The Ecosystems Research and Development Bureau (ERDB) of the Department of Environment and Natural Resources (DENR) has signed an agreement with the Energy Development Corp. (EDC) for the conservation of the 11 most critically endangered native tree species in the Philippines.
The Memorandum of Understanding (MOU) was signed by ERDB Director Henry Adornado and EDC Corporate Support Function Group Head and Assistant Vice President Regina Victoria Pascual.
DENR Secretary Roy A. Cimatu said that through the MOU with EDC, the DENR will be able to “more effectively conserve and propagate native tree species that are vital to sustaining biodiversity.”
He noted the public can expect the DENR to build more partnerships to protect the environment even with the ongoing pandemic.
“Our mandate in the DENR does not stop even amid a health crisis. We can assure Filipinos that we will continue to partner with other institutions to safeguard the well-being of the environment,” Cimatu said.

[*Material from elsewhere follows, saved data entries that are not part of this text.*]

--- config.mk ---
export PLATFORM = sky130hd
export DESIGN_NAME = choice_update_ctrl
export DESIGN_NICKNAME = d
export VERILOG_FILES = /design/src/rtl/choice_update_ctrl.sv
export SDC_FILE = /design/constraint.sdc
export NUM_CORES = 1
export LEC_CHECK = 0
export CAP_MARGIN = 20
export CORE_ASPECT_RATIO = 1.2
export CORE_MARGIN = 2
export CORE_UTILIZATION = 50
export CTS_BUF_LIST = sky130_fd_sc_hd__clkbuf_8
export DETAILED_ROUTE_END_ITERATION = 8
export PLACE_DENSITY = 0.73
export SLEW_MARGIN = 5
export SYNTH_ARGS = -nofsm -noshare
export SYNTH_HDL_FRONTEND = slang
export SYNTH_SLANG_ARGS = --single-unit
--- constraint.sdc ---
create_clock -name clk -period 2.9 [get_ports clk]
set_input_delay 0.725 -clock clk [delete_from_list [all_inputs] [get_ports clk]]
set_output_delay 0.725 -clock clk [all_outputs]
set_load 0.02 [all_outputs]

Under the five-year MOU, the ERDB and EDC agree to collaborate on strengthening the BINHI program, an initiative of EDC that focuses on native tree conservation and aims to rescue and ensure propagation of selected 96 premium Philippine threatened species across the country. The ERDB-EDC collaboration zeroes in on 11 rarest and most critically endangered tree species — kadalis narig, malayakal, Mindanao narek, pinulog, Palawan narig, narig laot, kanining peneras, Cagayan narek, pianga, mapilig, and Samar gisok.

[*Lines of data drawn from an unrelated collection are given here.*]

**src/rtl/mac_cfg_loader_pkg.sv**
```systemverilog
// Shared widths and FSM encoding for the MAC cluster configuration loader.
// MAC_CFG_PARITY_EN adds one trailing even-parity beat to every load.
`ifndef MAC_ACC_WIDTH
`define MAC_ACC_WIDTH 32
`endif
`ifndef MAC_CONF_WIDTH
`define MAC_CONF_WIDTH 3
`endif

package mac_cfg_loader_pkg;

  localparam int ACC_W  = `MAC_ACC_WIDTH;
  localparam int CONF_W = `MAC_CONF_WIDTH;

  localparam int IN_W  = 8;
  localparam int CFG_W = 4 * ACC_W + CONF_W;
  localparam int BEATS = (CFG_W + IN_W - 1) / IN_W;

`ifdef MAC_CFG_PARITY_EN
  localparam int NB = BEATS + 1;
`else
  localparam int NB = BEATS;
`endif

  localparam int CNT_W = $clog2(NB + 1);

  typedef enum logic [2:0] {
    ST_IDLE   = 3'd0,
    ST_LOAD   = 3'd1,
    ST_DRAIN  = 3'd2,
    ST_COMMIT = 3'd3,
    ST_APPLY  = 3'd4
  } state_t;

endpackage

```
**src/rtl/mac_cfg_loader_if.sv**
```systemverilog
// Beat stream from the chip config port into the loader (valid/ready, LSB-first).
interface mac_cfg_loader_if;
  import mac_cfg_loader_pkg::*;

  logic            s_valid;
  logic            s_ready;
  logic [IN_W-1:0] s_data;
  logic            s_last;

  modport master (output s_valid, s_data, s_last, input s_ready);
  modport slave  (input s_valid, s_data, s_last, output s_ready);
endinterface

```
**src/rtl/mac_cfg_loader.sv**
```systemverilog
// Stages a beat-serial cfg word and commits it atomically while the cluster is idle.
// Build option MAC_CFG_PARITY_EN: expects an extra even-parity beat after the payload.
module mac_cfg_loader
  import mac_cfg_loader_pkg::*;
(
  input  logic             clk,
  input  logic             rst,
  mac_cfg_loader_if.slave  s,
  input  logic             mac_en,
  output logic [CFG_W-1:0] cfg,
  output logic             cfg_valid,
  output logic             mac_rst,
  output logic             busy,
  output logic             err
);

  state_t             state_q, state_d;
  logic [CFG_W-1:0]   stg_q, stg_d;
  logic [CNT_W-1:0]   cnt_q, cnt_d;
  logic [CFG_W-1:0]   cfg_q, cfg_d;
  logic               cfg_valid_q, cfg_valid_d;
  logic               mac_rst_q, mac_rst_d;
  logic               err_q, err_d;
  logic [CNT_W-1:0]   wr_idx;
  logic               xfer;
  logic               last_idx;
  logic               par_ok;

  assign s.s_ready = (state_q == ST_IDLE) || (state_q == ST_LOAD) || (state_q == ST_DRAIN);
  assign xfer      = s.s_valid && s.s_ready;
  assign last_idx  = (cnt_q == CNT_W'(NB - 1));

`ifdef MAC_CFG_PARITY_EN
  assign par_ok = ((^stg_q) == s.s_data[0]);
`else
  assign par_ok = 1'b1;
`endif

  always_comb begin
    // NOTE: every signal gets its hold value first so no path leaves it unassigned (no latches).
    state_d     = state_q;
    stg_d       = stg_q;
    cnt_d       = cnt_q;
    cfg_d       = cfg_q;
    cfg_valid_d = cfg_valid_q;
    err_d       = err_q;
    wr_idx      = (state_q == ST_IDLE) ? '0 : cnt_q;

    // Payload bits land by beat index; bits of the final beat above CFG_W-1 fall away.
    if (xfer && state_q != ST_DRAIN) begin
      for (int i = 0; i < CFG_W; i++) begin
        if (wr_idx == CNT_W'(i / IN_W)) stg_d[i] = s.s_data[i % IN_W];
      end
    end

    case (state_q)
      ST_IDLE: begin
        if (xfer) begin
          err_d   = 1'b0;
          cnt_d   = CNT_W'(1);
          state_d = (NB == 1 && s.s_last) ? ST_COMMIT : ST_LOAD;
        end
      end
      ST_LOAD: begin
        if (xfer) begin
          cnt_d = cnt_q + CNT_W'(1);
          if (last_idx) begin
            if (!s.s_last) begin
              err_d   = 1'b1;
              state_d = ST_DRAIN;
            end else if (!par_ok) begin
              err_d   = 1'b1;
              state_d = ST_IDLE;
            end else begin
              state_d = ST_COMMIT;
            end
          end else if (s.s_last) begin
            err_d   = 1'b1;
            state_d = ST_IDLE;
          end
        end
      end
      ST_DRAIN: begin
        if (xfer && s.s_last) state_d = ST_IDLE;
      end
      ST_COMMIT: begin
        if (!mac_en) begin
          cfg_d       = stg_q;
          cfg_valid_d = 1'b1;
          state_d     = ST_APPLY;
        end
      end
      ST_APPLY: state_d = ST_IDLE;
      default:  state_d = ST_IDLE;
    endcase

    // Held high from reset until the first APPLY ends, then high only during APPLY.
    mac_rst_d = (state_d == ST_APPLY) || (mac_rst_q && state_q != ST_APPLY);
  end

  always_ff @(posedge clk or negedge rst) begin
    if (!rst) begin
      state_q     <= ST_IDLE;
      // NOTE: the staging store is flops, not a RAM macro, so it resets with everything else.
      stg_q       <= '0;
      cnt_q       <= '0;
      cfg_q       <= '0;
      cfg_valid_q <= 1'b0;
      mac_rst_q   <= 1'b1;
      err_q       <= 1'b0;
    end else begin
      // NOTE: non-blocking so every flop samples the pre-edge value of its neighbours.
      state_q     <= state_d;
      stg_q       <= stg_d;
      cnt_q       <= cnt_d;
      cfg_q       <= cfg_d;
      cfg_valid_q <= cfg_valid_d;
      mac_rst_q   <= mac_rst_d;
      err_q       <= err_d;
    end
  end

  assign cfg       = cfg_q;
  assign cfg_valid = cfg_valid_q;
  assign mac_rst   = mac_rst_q;
  assign busy      = (state_q != ST_IDLE);
  assign err       = err_q;

endmodule

```
**src/flat_wrapper.sv**
```systemverilog
// flat-port wrapper written by rule: the top's interface ports become plain ports
module mac_cfg_loader_flat import mac_cfg_loader_pkg::*;
  (clk, rst, mac_en, cfg, cfg_valid, mac_rst, busy, err, s_s_valid, s_s_data, s_s_last, s_s_ready);
  mac_cfg_loader_if s_i ();
  input  logic clk;
  input  logic rst;
  input  logic mac_en;
  output logic [CFG_W-1:0] cfg;
  output logic cfg_valid;
  output logic mac_rst;
  output logic busy;
  output logic err;
  input wire logic [$bits(s_i.s_valid)-1:0] s_s_valid;
  input wire logic [$bits(s_i.s_data)-1:0] s_s_data;
  input wire logic [$bits(s_i.s_last)-1:0] s_s_last;
  output wire logic [$bits(s_i.s_ready)-1:0] s_s_ready;
  assign s_i.s_valid = s_s_valid;
  assign s_i.s_data = s_s_data;
  assign s_i.s_last = s_s_last;
  assign s_s_ready = s_i.s_ready;
  mac_cfg_loader u_core (.clk(clk), .rst(rst), .s(s_i), .mac_en(mac_en), .cfg(cfg), .cfg_valid(cfg_valid), .mac_rst(mac_rst), .busy(busy), .err(err));
endmodule
```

The ERDB and EDC will conduct in-site conservation or the conservation of species in their natural habitats.
It is considered the most appropriate way of preserving biodiversity for it protects inhabitants and ensures the sustainability of the environment and ecosystem.

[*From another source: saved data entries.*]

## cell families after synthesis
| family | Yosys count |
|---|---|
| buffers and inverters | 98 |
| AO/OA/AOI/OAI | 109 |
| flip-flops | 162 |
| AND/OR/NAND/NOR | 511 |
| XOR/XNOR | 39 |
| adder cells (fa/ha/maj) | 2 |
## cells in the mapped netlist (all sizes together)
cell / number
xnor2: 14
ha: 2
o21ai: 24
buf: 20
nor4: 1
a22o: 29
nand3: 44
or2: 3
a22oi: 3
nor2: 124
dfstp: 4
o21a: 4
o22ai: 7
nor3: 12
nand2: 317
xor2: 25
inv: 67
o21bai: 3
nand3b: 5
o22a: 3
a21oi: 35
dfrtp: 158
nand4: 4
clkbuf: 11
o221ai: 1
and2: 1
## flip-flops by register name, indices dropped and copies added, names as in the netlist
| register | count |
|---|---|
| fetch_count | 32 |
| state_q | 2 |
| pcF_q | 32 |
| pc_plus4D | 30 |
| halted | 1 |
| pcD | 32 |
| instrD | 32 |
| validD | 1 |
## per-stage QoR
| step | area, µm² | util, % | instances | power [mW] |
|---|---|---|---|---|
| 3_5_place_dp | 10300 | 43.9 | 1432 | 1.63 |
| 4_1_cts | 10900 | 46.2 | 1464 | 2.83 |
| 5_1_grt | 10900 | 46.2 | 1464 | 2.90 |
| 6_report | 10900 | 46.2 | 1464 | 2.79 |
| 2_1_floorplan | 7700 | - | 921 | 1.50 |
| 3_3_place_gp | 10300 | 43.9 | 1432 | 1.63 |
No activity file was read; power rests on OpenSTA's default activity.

Among others, the ERDB is tasked to coordinate with potential EDC partners for the identification of different tree species, provide assistance in sourcing and propagation of seedlings, and assist in technicalities and protocols for tree planting.
“ERDB is very much willing to respond to the need to conserve our natural resources by providing full support in developing science-based propagation protocols or information on the selected tree species through our research, development, and extension centers,” Adornado said.
Pascual said the EDC looks forward to a successful partnership with ERDB to rescue and secure the country’s native tree species.
“All the outcomes of our five-year partnership with ERDB will not only enable us to capacitate local government units and other organizations to protect these species,” Pascual said. “It will result in more of these trees planted and grown and therefore, more carbon absorbed and cleaner air — a positive impact that we all need during this COVID-19 pandemic,” she added.